El pasaje más antiguo encontrado por ahora en que se mencionan las leyes no escritas está en La guerra del Peloponeso de Tucídides (460- 400 a.C.). Se trata de un discurso de Pericles en el primer año de la guerra (431-430 a.C.) que acabaría con la completa derrota de Atenas. Para mostrar la grandeza de Atenas en el culmen de su poder, Tucídides hace decir a Pericles:
A pesar de no sentirnos constreñidos en nuestras relaciones privadas, un espíritu de reverencia llena nuestros actos públicos. El res peto a la autoridad y a las leyes nos impide actuar mal y tener una consideración especial por las leyes destinadas a proteger a los perjudicados, así como por las leyes no escritas que hacen caer sobre el transgresor la reprobación del sentir general (Tucídides 1881, 118).

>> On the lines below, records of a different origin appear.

This is an optimization exercise on Yosys and OpenROAD, whose aim is small area, not a production implementation. At most, simulation tests tie the RTL to the original design; equivalence was not proved. Function not checked in run 6: the RTL went through the layout flow alone. Power is estimated from default activity; no workload was simulated.

===== flow/config.mk =====
export PLATFORM = sky130hd
export DESIGN_NAME = quadrature_position_speed_tracker
export DESIGN_NICKNAME = quadrature_position_speed_tracker
export VERILOG_FILES = /design/flow/design.v
export SDC_FILE = /design/flow/constraint.sdc
export NUM_CORES = 4
export LEC_CHECK = 0
export CAP_MARGIN = 0
export CORE_MARGIN = 2
export CORE_UTILIZATION = 65
export PLACE_DENSITY = 0.75
export SLEW_MARGIN = 0

===== flow/constraint.sdc =====
create_clock -name core_clock -period 15.0 [get_ports {clk}]
set_input_delay 3.0000 -clock core_clock [delete_from_list [all_inputs] [get_ports {clk}]]
set_output_delay 3.0000 -clock core_clock [all_outputs]
set_load 0.01 [all_outputs]

===== flow/design.v =====
module qpst_rca #(
  parameter int W = 8
) (
  input  logic [W-1:0] a,
  input  logic [W-1:0] b,
  input  logic         ci,
  output logic [W-1:0] s,
  output logic         co
);
  logic [W:0] c;
  assign c[0] = ci;
  for (genvar i = 0; i < W; i++) begin : g_bit
    assign s[i]   = a[i] ^ b[i] ^ c[i];
    assign c[i+1] = (a[i] & b[i]) | (c[i] & (a[i] ^ b[i]));
  end
  assign co = c[W];
endmodule
module quadrature_position_speed_tracker (
  input  logic        clk,
  input  logic        rst,
  input  logic        sample_valid,
  output logic        sample_ready,
  input  logic [1:0]  sample_op,
  input  logic [15:0] sample_count,
  output logic        result_valid,
  input  logic        result_ready,
  output logic [31:0] result_total_count,
  output logic [15:0] result_delta_count,
  output logic        result_direction,
  output logic [31:0] result_shaft_rpm,
  output logic [31:0] result_shaft_rps,
  output logic [15:0] result_mech_angle,
  output logic [15:0] result_elec_angle,
  output logic [31:0] result_index_count,
  input  logic        cfg_valid,
  output logic        cfg_ready,
  input  logic [1:0]  cfg_index,
  input  logic [31:0] cfg_data
);
  logic [20:0] cpr;
  logic [7:0]  pp;
  logic [31:0] rpm_gain;
  logic [31:0] rps_gain;
  logic [31:0] total;
  logic [15:0] delta;
  logic        dir;
  logic [31:0] rpm;
  logic [31:0] rps;
  logic [31:0] index;
  logic [15:0] mech;    
  logic [20:0] rem;     
  logic        busy;
  logic [5:0]  cnt;
  logic        icy;     
  assign cfg_ready = !rst;
  assign result_total_count = total;
  assign result_delta_count = delta;
  assign result_direction   = dir;
  assign result_shaft_rpm   = rpm;
  assign result_shaft_rps   = rps;
  assign result_mech_angle  = mech;
  assign result_elec_angle  = rem[15:0];
  assign result_index_count = index;
  wire start = sample_valid && !busy && (!result_valid || result_ready);
  wire last  = busy && (cnt == 6'd55);
  assign sample_ready = last;
  wire op_speed = (sample_op == 2'd0);
  wire op_index = (sample_op == 2'd1);
  wire op_clear = (sample_op == 2'd2);
  wire op_pos   = (sample_op == 2'd3);
  wire upd = start;
  wire clr = rst || (upd && op_clear);
  wire [31:0] rst32 = {32{rst}};
  wire [31:0] wd_cpr = (cfg_data & ~rst32) | (32'd4096  & rst32);
  wire [31:0] wd_pp  = (cfg_data & ~rst32) | (32'd1     & rst32);
  wire [31:0] wd_rpm = (cfg_data & ~rst32) | (32'd96000 & rst32);
  wire [31:0] wd_rps = (cfg_data & ~rst32) | (32'd1600  & rst32);
  always_ff @(posedge clk) begin
    if (rst || (cfg_valid && cfg_index == 2'd0)) cpr      <= wd_cpr[20:0];
    if (rst || (cfg_valid && cfg_index == 2'd1)) pp       <= wd_pp[7:0];
    if (rst || (cfg_valid && cfg_index == 2'd2)) rpm_gain <= wd_rpm;
    if (rst || (cfg_valid && cfg_index == 2'd3)) rps_gain <= wd_rps;
  end
  wire [15:0] step;
  wire        nbor;
  qpst_rca #(16) u_step (.a(sample_count), .b(~total[15:0]), .ci(1'b1), .s(step), .co(nbor));
  wire        bor = !nbor;
  wire [15:0] thi;
  qpst_rca #(16) u_thi (.a(total[31:16]), .b({16{step[15] & !bor}}), .ci(bor & !step[15]),
                        .s(thi), .co());
  wire        mul_on = busy && op_speed && !cnt[5];
  wire [3:0]  mi     = cnt[3:0];
  wire        msel   = cnt[4];
  wire        mbit   = delta[mi];
  wire        mlast  = (mi == 4'd15);
  wire        mneg   = delta[15];
  wire [31:0] g      = msel ? rpm_gain : rps_gain;
  wire [31:0] mb     = mbit ? (mlast ? ~g : g) : 32'd0;
  wire        mcin   = (mbit && mlast) || (mneg ? (mi < 4'd7) : (mi == 4'd7));
  wire [31:0] msum;
  wire        mco;
  qpst_rca #(32) u_mul (.a({mech[7:0], rpm[31:8]}), .b(mb), .ci(mcin), .s(msum), .co(mco));
  wire        mtop   = (mbit && mlast) ? !mco : mco;
  wire [32:0] s      = {mtop, msum};
  wire [31:0] znext  = {s[24:0], rpm[7:1]};
  wire        fits   = (s[32:24] == 9'h000) || (s[32:24] == 9'h1FF);
  wire [31:0] mres   = (mlast && !fits) ? {s[32], {31{!s[32]}}} : znext;
  wire        tneg   = total[31];
  wire        frac   = (cnt[5:4] == 2'b10);
  wire        ephase = (cnt[5:4] == 2'b11);
  wire        dbit   = cnt[5] ? (tneg && !cnt[4]) : (total[~cnt[4:0]] ^ tneg);
  wire        ppbit  = pp[~cnt[2:0]];
  wire [21:0] dt     = {rem, dbit};
  wire [21:0] db     = ephase ? {6'd0, mech & {16{ppbit}}} : {1'b1, ~cpr};
  wire [21:0] dd;
  wire        ge;
  qpst_rca #(22) u_div (.a(dt), .b(db), .ci(!ephase), .s(dd), .co(ge));
  wire [20:0] rnext  = (ge || ephase) ? dd[20:0] : dt[20:0];
  wire        qbit   = (ge ^ tneg) && (cpr != 21'd0);
  always_ff @(posedge clk) begin
    if (upd || (busy && cnt == 6'd47)) rem <= 21'd0;
    else if (busy) rem <= rnext;
    if (upd) mech[7:0] <= 8'd0;
    else if (mul_on) mech[7:0] <= mlast ? 8'd0 : s[32:25];
    else if (busy && frac) mech <= {mech[14:0], qbit};
  end
  wire irot = busy && op_index && !cnt[5];
  always_ff @(posedge clk) begin
    if (clr) begin
      total <= 32'd0;
      delta <= 16'd0;
    end else if (upd) begin
      if (op_speed || op_pos) total <= {thi, sample_count};
      if (op_speed) delta <= step;
    end
    if (clr) index <= 32'd0;
    else if (irot) index <= {index[0] ^ icy, index[31:1]};
    if (upd) icy <= 1'b1;
    else if (irot) icy <= icy & index[0];
    if (rst) dir <= 1'b0;
    else if (upd && op_speed) dir <= step[15];
    if (clr || (upd && op_speed) || (mul_on && mlast && !msel)) rpm <= 32'd0;
    else if (mul_on) rpm <= mres;
    if (clr) rps <= 32'd0;
    else if (mul_on && mlast && !msel) rps <= mres;
  end
  always_ff @(posedge clk) begin
    if (rst) begin
      busy         <= 1'b0;
      result_valid <= 1'b0;
    end else begin
      if (start) busy <= 1'b1;
      else if (last) busy <= 1'b0;
      if (last) result_valid <= 1'b1;
      else if (result_ready) result_valid <= 1'b0;
    end
    if (start) cnt <= 6'd0;
    else if (busy) cnt <= cnt + 6'd1;
  end
endmodule

===== flow/flow/run.sh =====
#!/bin/bash
# The standard layout (standard.sh), with these changes:
#  - synthesis: synth_recipe.tcl unchanged except that abc maps the combinational logic with an
#    area-oriented script (flow/abc_area.script); the registers are untouched by abc;
#  - buf_1 port buffers;
#  - a clock tree of clkbuf_8 clusters of up to 16 sinks, without dummy loads.
set -euo pipefail
here=$(pwd)
sed "s#^source \$::env(SCRIPTS_DIR)/synth.tcl#source $here/flow/abc_override.tcl\nsource \$::env(SCRIPTS_DIR)/synth.tcl#" \
  synth_recipe.tcl > area_synth.tcl
export MY_ABC_SCRIPT="$here/flow/abc_area.script"
export BUFFER_PORTS_ARGS="-buffer_cell sky130_fd_sc_hd__buf_1"
export CTS_ARGS="-sink_clustering_enable -repair_clock_nets -buf_list sky130_fd_sc_hd__clkbuf_8 -sink_clustering_size 16 -sink_clustering_max_diameter 60 -dont_use_dummy_load"
bash standard.sh \
  "SYNTH_SCRIPT=$here/area_synth.tcl" \
  "BUFFER_PORTS_ARGS=$BUFFER_PORTS_ARGS" \
  "CTS_ARGS=$CTS_ARGS" \
  finish > standard.log 2>&1

===== flow/flow/abc_area.script =====
&get -n
&st
&dch
&nf -R 1000
&put
topo
dnsize -c

===== flow/flow/abc_override.tcl =====
# replace the abc script that synth.tcl hands to abc with $::env(MY_ABC_SCRIPT)

proc abc {args} {
  set out {}
  set skip 0
  foreach a $args {
    if {$skip} { lappend out $::env(MY_ABC_SCRIPT); set skip 0; continue }
    if {$a eq "-script"} { set skip 1 }
    lappend out $a
  }
  puts "abc override: $out"
  yosys abc {*}$out
}

===== flow/standard.sh =====
#!/bin/bash
# synth_recipe.tcl (not shown) runs the flow's synth.tcl, then flattens the netlist and writes it again
# the make line also repeats each setting of config.mk as NAME=value (left out here)
make -C /OpenROAD-flow-scripts/flow DESIGN_CONFIG=/design/flow/config.mk WORK_HOME=/design/flow/orfs CLKGATE_MAP_FILE= SYNTH_SCRIPT=/design/flow/synth_recipe.tcl "${@:-finish}"

==> results of run 1 <==
how the worst max path moves through the flow:
stage	startpoint	to	slack, ns	depth (start not counted)
2_1_floorplan	sample_count[0]	total[31]	0.02	39
3_3_place_gp	sample_count[0]	total[31]	-0.06	40
3_5_place_dp	sample_count[0]	total[31]	-0.18	40
4_1_cts	cnt[0]	rpm[28]	0.02	48
5_1_grt	cnt[0]	rps[7]	-0.003	49
6_report	sample_count[0]	total[31]	0.39	40
cell usage in the layout, fill, tap and decap left out, types with 2 or more instances in the layout:
cell type and instances:
nand4_1 2, clkinv_1 56, and2_0 6, nor2b_1 34
clkbuf_8 24, nand3_1 5, buf_1 235, xor2_1 29
dfxtp_1 181, buf_4 38, nor3_1 4, xnor2_1 9
a21oi_1 189, nand2b_1 10, a31oi_1 19, nor2_1 105
nor3_2 2, a22oi_1 2, ha_1 6, or2_0 10
mux2i_1 35, a21oi_2 13, buf_6 2, o21ai_0 162
clkbuf_16 2, nand2_1 91, mux2_1 2, fa_2 51
mux4_2 14, buf_12 4, and3_1 2, fa_1 32
nor4_1 4, edfxtp_1 101
logic make-up (layout without fill, tap and decap cells):
| kind of cell | after synthesis | count (layout) |
|---|---|---|
| AO/OA/AOI/OAI | 395 | 395 |
| XOR/XNOR | 38 | 38 |
| adder cells (fa/ha/maj) | 90 | 90 |
| buffers and inverters | 75 | 363 |
| flip-flops | 284 | 284 |
| multiplexers | 51 | 51 |
| other | 0 | 1 |
| AND/OR/NAND/NOR | 288 | 288 |
worst reg2reg max path, delay by kind of cell (launching register included):
kind,cells,cell delay [ns]
flops,1,0.41
simple gates,5,0.87
mux,2,0.65
fa+ha+maj,32,11.11
buf+inv,5,0.57
compound gates,4,0.66
timing repair:
action	4_1_cts	5_1_grt
endpoints found under the setup margin	16	64
buffers inserted	0	4
pin swaps	0	4
resized for setup	2	23
hold endpoints to repair	0	0
gates cloned	0	3
metal layers:
metal / GRT usage (%) / routed length (microns) / vias up
li1: - / - / 4856
met1: 40.51 / 12910 / 4908
met2: 48.49 / 15450 / 372
met3: 5.250 / 2303 / 63
met4: 8.592 / 829 / 0
met5: 0 / 0 / -
cells in the mapped netlist:
cell      count
a21o_1        1
a21oi_1     203
a221oi_1      2
a22o_1        1
a22oi_1       2
a31oi_1      19
and2_0        8
and3_1        3
and4_1        1
buf_4        18
clkinv_1     57
dfxtp_1     183
edfxtp_1    101
fa_1         83
ha_1          7
mux2_1        2
mux2i_1      35
mux4_2       14
nand2_1      91
nand2b_1     11
nand3_1       5
nand3b_1      1
nand4_1       2
nand4b_1      1
nor2_1      107
nor2b_1      34
nor3_1        6
nor4_1        5
nor4b_1       1
o21a_1        1
o21ai_0     164
o21bai_1      1
o22ai_1       1
or2_0        10
or3_1         1
or4_1         1
xnor2_1       9
xor2_1       29
per-stage QoR:
step	worst slack [ns]	util, %
after floorplan	0.02490	-
after global placement	-0.06442	73.64
after detailed placement	-0.1844	73.64
after CTS	0.02114	75.34
after global routing	-0.002972	76.27
final	0.3901	76.28
registers in the layout, summed over array words and instances (netlist names), 21 cells and up:
| name | count |
|---|---|
| index | 32 |
| rpm | 32 |
| rpm_gain | 32 |
| rps | 32 |
| rps_gain | 32 |
| total | 32 |
| cpr | 21 |
| rem | 21 |
power breakdown:
part | leakage (nW) | total (mW) | switching, mW | internal, mW
Combinational | 2.71 | 0.295 | 0.177 | 0.117
Clock | 0.173 | 0.375 | 0.232 | 0.143
Sequential | 2.48 | 0.892 | 0.0408 | 0.851
area by class of cell:
type	instances	area [sq um]	area share, %
flip-flops and latches	284	6701	43.84
multi-input cells	862	6374	41.70
repair buffers	282	1325	8.668
well taps	270	337.8	2.210
clock buffers	24	330.3	2.161
inverters	57	215.2	1.408
diodes	1	2.502	0.01637
==> flow_metrics.py, run 1 <==
metrics = {
    "floorplanning": {
        "start_util_pct": 65.59,
        "die_h_microns": 146.2,
        "core_area_sq_mm": 0.02004,
        "io_pins": 237,
        "rows": 52,
        "die_w_microns": 146.2,
        "dieArea_sq_mm": 0.02137,
    },
    "cts": {
        "clkSinkCount": 284,
        "htreeDepth": 1,
        "ctsLongestPathBuffers": 3,
        "ctsHoldBuffers": 0,
        "numCtsBuffers": 24,
        "clk_latency_ns": 0.55,
        "cts-root-buf": "clkbuf_8",
        "cts_tree": "done",
        "path_clk_slew_ns": 0.09,
    },
    "logic_synthesis": {
        "yosysWarnings": 1,
        "synthAdderAreaFrac_pct": 13.31,
        "synthTopCellsByArea": "dfxtp_1 (28%), edfxtp_1 (23%), fa_1 (13%), a21oi_1 (7.7%), o21ai_0 (6.2%)",
        "synthMuxAreaShare_pct": 5.236,
        "avgSynthCellArea_sq_um": 10.76,
        "synth-compound-area-share_pct": 15.41,
        "syn_nets": 1368,
        "synth_simple_gate_area_share_pct": 9.910,
        "synth_top_family_by_area": "compound AO/OA/AOI/OAI gates",
        "synthesis.area_sq_mm": 0.01314,
        "netlist_instances": 1221,
        "yosysTopAreaCellShare_pct": 27.87,
        "ys_ff_latch": 284,
        "yosys.area.top_type": "dfxtp_1",
        "synth_xor_area_share_pct": 2.532,
        "seq_area_frac_synth_pct": 50.95,
        "synthDistinctLibCells": 38,
    },
    "timing": {
        "slew_violations": 0,
        "max_freq_ghz": 0.06845,
        "fin_worst_skew_ns": 0.05738,
        "worstMarginPinSlew_ns": 1.134,
        "fin_setup_tns_ns": 0,
        "hold_slack_ns": 0.4694,
        "setup_viol": 0,
        "finalHoldViolCount": 0,
        "min_period_ns": 14.61,
        "fin_crit_sh_pct": 97.40,
        "maxSlewHeadroom_pct": 24.37,
    },
    "run_status": {
        "outcome": "complete, no violations",
    },
    "hold_path": {
        "min_path_cells": 2,
        "hold_path.class": "flop to flop",
        "holdPathEnd": "index[16]",
        "holdCritStartpoint": "index[16]",
    },
    "place": {
        "place.port_buffers": 236,
        "dpl_cell_area_sq_mm": 0.01476,
        "dp_hpwl_mm": 21.45,
        "gp_congestion": 0.9003,
        "dp.cells": 1748,
    },
    "detailed_routing": {
        "drt_iter0_drc": 751,
        "routed_wl_mm": 31.50,
        "num_vias": 10200,
        "drc_errors": 0,
        "routedWlPerCell_microns": 17.69,
        "ant_nets": 0,
        "viasPerCell": 5.730,
        "firstDrtPassIters": 5,
    },
    "worst_setup_path": {
        "r2r_start": "cnt[0]",
        "crit_buf_inv": 4,
        "cpLargestDelayFamily": "adder cells",
        "critPathKind": "input port to flop",
        "crit_required_ns": 15.44,
        "cp_max_fo": 3,
        "reg2reg_depth": 48,
        "rr_endpoint": "rpm[29]",
        "endpoint_kind": "flop",
        "start_kind": "input port",
        "critical-path-slowest-cell": "fa_1",
        "max_stage_delay_ns": 0.60,
        "path_common_cell": "fa_2",
        "reg2reg_slack_ns": 0.56,
        "crit_arrival_ns": 15.05,
    },
    "cells_and_area": {
        "stdcell_area_sq_mm": 0.01529,
        "area_growth_syn_to_layout_pct": 16.30,
        "final_cells": 1780,
        "nets": 1658,
        "drive_gt1_share_pct": 11.13,
        "fillers": 1447,
    },
    "power_and_ir_drop": {
        "p_total_mw": 1.562,
        "power-per-cell-area_mw_per_mm2": 102.2,
        "ir_worst_vdd_uv": 72.19,
        "p_leak_nw": 5.359,
    },
    "global_routing": {
        "grt_max_degree": 67,
        "grt_pass1_vias": 9914,
        "antenna_found_initial": 0,
        "grt_pass1_wl_mm": 50.76,
        "track_usage_pct": 29.38,
        "gr-total-overflow": 0,
    },
    "flow_run": {
        "maxCapViolCount": 0,
    },
}
==> inputs of run 2 (changes only) <==
--- a/flow/design.v
+++ b/flow/design.v
@@ -52,6 +52,7 @@
   logic        busy;
   logic [5:0]  cnt;
   logic        icy;     
+  logic        mbq;     
   assign cfg_ready = !rst;
   assign result_total_count = total;
   assign result_delta_count = delta;
@@ -91,7 +92,9 @@
   wire        mul_on = busy && op_speed && !cnt[5];
   wire [3:0]  mi     = cnt[3:0];
   wire        msel   = cnt[4];
-  wire        mbit   = delta[mi];
+  wire        mbit   = mbq;
+  wire [5:0]  cnt_n  = cnt + 6'd1;
+  always_ff @(posedge clk) mbq <= upd ? step[0] : delta[cnt_n[3:0]];
   wire        mlast  = (mi == 4'd15);
   wire        mneg   = delta[15];
   wire [31:0] g      = msel ? rpm_gain : rps_gain;
@@ -155,6 +158,6 @@
       else if (result_ready) result_valid <= 1'b0;
     end
     if (start) cnt <= 6'd0;
-    else if (busy) cnt <= cnt + 6'd1;
+    else if (busy) cnt <= cnt_n;
   end
 endmodule
--- a/flow/config.mk
+++ b/flow/config.mk
@@ -8,5 +8,6 @@
 export CAP_MARGIN = 0
 export CORE_MARGIN = 2
 export CORE_UTILIZATION = 65
+export GPL_TIMING_DRIVEN = 0
 export PLACE_DENSITY = 0.75
 export SLEW_MARGIN = 0
==> run 2 against run 1 <==
Synthesized cell count grew 2.7%. Synthesized area rose by 0.74%. Combinational power grew 13%. Critical path type unchanged. Sequential power is 1% higher. Sequential share of layout area is 0.42 points lower. Register-to-register slack got worse by 0.12 ns. Clock skew decreased by 0.0068 ns. Highest routed layer is now met5. Fmax is 0.41% lower. Clock power barely moved.
==> flow_metrics.py, run 2 <==
metrics = {
    "place": {
        "gp_congestion": 0.8157,
        "dp_hpwl_mm": 21.32,
        "place.port_buffers": 236,
        "dp.cells": 1771,
    },
    "logic_synthesis": {
        "syn_nets": 1401,
        "synthFlopType": "dfxtp_1",
        "yosysTopAreaCellShare_pct": 27.82,
        "ys_ff_latch": 285,
        "synthArstFlopShare_pct": 0,
        "avgSynthCellArea_sq_um": 10.56,
        "synthDistinctLibCells": 36,
        "yosys.area.top_type": "dfxtp_1",
        "netlist_instances": 1254,
        "seq_area_frac_synth_pct": 50.72,
        "synth_top_cells_by_count": "dfxtp_1 (184), a21oi_1 (180), o21ai_0 (172), nor2_1 (124), nand2_1 (112)",
        "yosysWarnings": 1,
        "yosysMostFrequentCell": "dfxtp_1",
        "synthTopCellsByArea": "dfxtp_1 (28%), edfxtp_1 (23%), fa_1 (13%), a21oi_1 (6.8%), o21ai_0 (6.5%)",
        "synthesis.area_sq_mm": 0.01324,
        "synth_edf_count": 101,
    },
    "floorplanning": {
        "die_h_microns": 146.7,
        "rows": 52,
        "core_area_sq_mm": 0.02010,
        "start_util_pct": 65.86,
        "dieArea_sq_mm": 0.02153,
        "io_pins": 237,
        "die_w_microns": 146.7,
    },
    "cts": {
        "cts-root-buf": "clkbuf_8",
        "clk_latency_ns": 0.55,
        "path_clk_slew_ns": 0.09,
        "numCtsBuffers": 23,
        "cts_tree": "done",
        "clkSinkCount": 285,
        "htreeDepth": 1,
        "ctsLongestPathBuffers": 3,
    },
    "cells_and_area": {
        "n_antenna_cell": 0,
        "area_growth_syn_to_layout_pct": 17.20,
        "drive_gt1_share_pct": 10.79,
        "layout_commonest_cell": "buf_1",
        "final_cells": 1818,
        "nets": 1697,
        "layout_common_cells": "buf_1 (235), dfxtp_1 (177), a21oi_1 (171)",
    },
    "worst_setup_path": {
        "start_kind": "input port",
        "reg2reg_depth": 44,
        "crit_required_ns": 15.48,
        "cp_max_fo": 3,
        "critPathKind": "input port to flop",
        "critical-path-slowest-cell": "fa_2",
        "path_common_cell": "fa_2",
        "max_stage_delay_ns": 0.63,
        "crit_arrival_ns": 15.15,
        "endpoint_kind": "flop",
    },
    "timing": {
        "rsz0062_at_grt": "no",
        "min_period_ns": 14.67,
        "maxSlewHeadroom_pct": 11.80,
        "finalHoldViolCount": 0,
        "worstMarginPinSlew_ns": 1.309,
        "fin_crit_sh_pct": 97.80,
        "fin_setup_tns_ns": 0,
        "setup_viol": 0,
        "fin_worst_skew_ns": 0.05053,
        "slew_violations": 0,
        "hold_slack_ns": 0.4734,
        "max_freq_ghz": 0.06816,
    },
    "power_and_ir_drop": {
        "power-per-cell-area_mw_per_mm2": 103.9,
        "p_leak_nw": 5.225,
        "ir_worst_vdd_uv": 72.03,
        "p_total_mw": 1.612,
    },
    "detailed_routing": {
        "num_vias": 10530,
        "drc_errors": 0,
        "drt_iter0_drc": 813,
        "routedWlPerCell_microns": 18.20,
        "viasPerCell": 5.792,
        "firstDrtPassIters": 6,
        "ant_nets": 0,
        "routed_wl_mm": 33.08,
    },
    "hold_path": {
        "hold_path.class": "flop to flop",
        "min_path_cells": 2,
    },
    "flow_run": {
        "maxCapViolCount": 0,
    },
    "global_routing": {
        "track_usage_pct": 29.61,
        "grt_pass1_wl_mm": 51.12,
        "grt_pass1_vias": 9966,
        "antenna_found_initial": 1,
        "gr-total-overflow": 0,
        "grt_max_degree": 65,
    },
    "run_status": {
        "outcome": "complete, no violations",
    },
}
## run 2: cell types whose count changed in the layout (fill, tap and decap cells not counted), sizes merged, moves of 3 or more
cell / before / now
a21oi: 203 / 180
a22oi: 2 / 8
a31oi: 19 / 23
buf: 279 / 282
clkbuf: 27 / 23
clkinv: 57 / 70
nand2: 91 / 112
nand2b: 11 / 4
nor2: 107 / 124
o21ai: 164 / 172
o31a: 0 / 3
xnor2: 9 / 25
xor2: 29 / 6
## run 2: metal layers
layer / wire (microns) / up-vias / global-route usage, %
met1: 13200 / 5099 / 39.41
met3: 2874 / 60 / 6.615
met4: 857 / 2 / 8.398
met5: 11 / - / 0
met2: 16140 / 390 / 49.51
li1: - / 4978 / -
## run 2: metrics by stage
step,util [%],instance area (sq um),setup WS (ns)
2_1_floorplan,-,13330,-0.02830
3_3_place_gp,72.39,14550,-1.415
3_5_place_dp,73.46,14770,-1.391
4_1_cts,75.78,15230,0.002339
5_1_grt,77.19,15520,0.01667
6_report,77.19,15520,0.3297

Muchos otros autores griegos se refieren a «las leyes no escritas»26, pero las palabras de Pericles dicen todo lo que hay que decir: las leyes no escritas no obligan menos que las escritas sino que, por el contrario, tienden a tener más fuerza que éstas, como afirmó también John Locke cuando categorizó tres clases de leyes (Locke [1690] 1894, 476). Las leyes no escritas no son sólo las leyes de la costumbre. La costumbre por sí sola no tiene fuerza coactiva. Como dijo John Locke, el efecto depende del conocimiento de que la transgresión conlleva un castigo doloroso. Aunque el castigo no esté puesto por escrito en ningún lugar de la ley, el que crea que eso lo hace menos eficaz no conoce, según Locke, la naturaleza humana. La ignominia de la que habla Pericles, la pérdida de honor y de la reputación entre los conciudadanos, que aplican el castigo con toda la fuerza de su opinión común, se cuenta entre las peores cosas que pueden sucederle a uno (Tucídides 1881).
El desdén público es el resultado de la violación de las normas morales contenidas en las leyes no escritas. Platón afirma que la relación entre las leyes escritas y las no escritas es comparable a la que hay entre el cuerpo y el alma. Las leyes no escritas no son un mero complemento de las escritas, sino la verdadera base del derecho.
26 Véase pág. más arriba. Véase también Noelle-Neumann 1981, 833-888.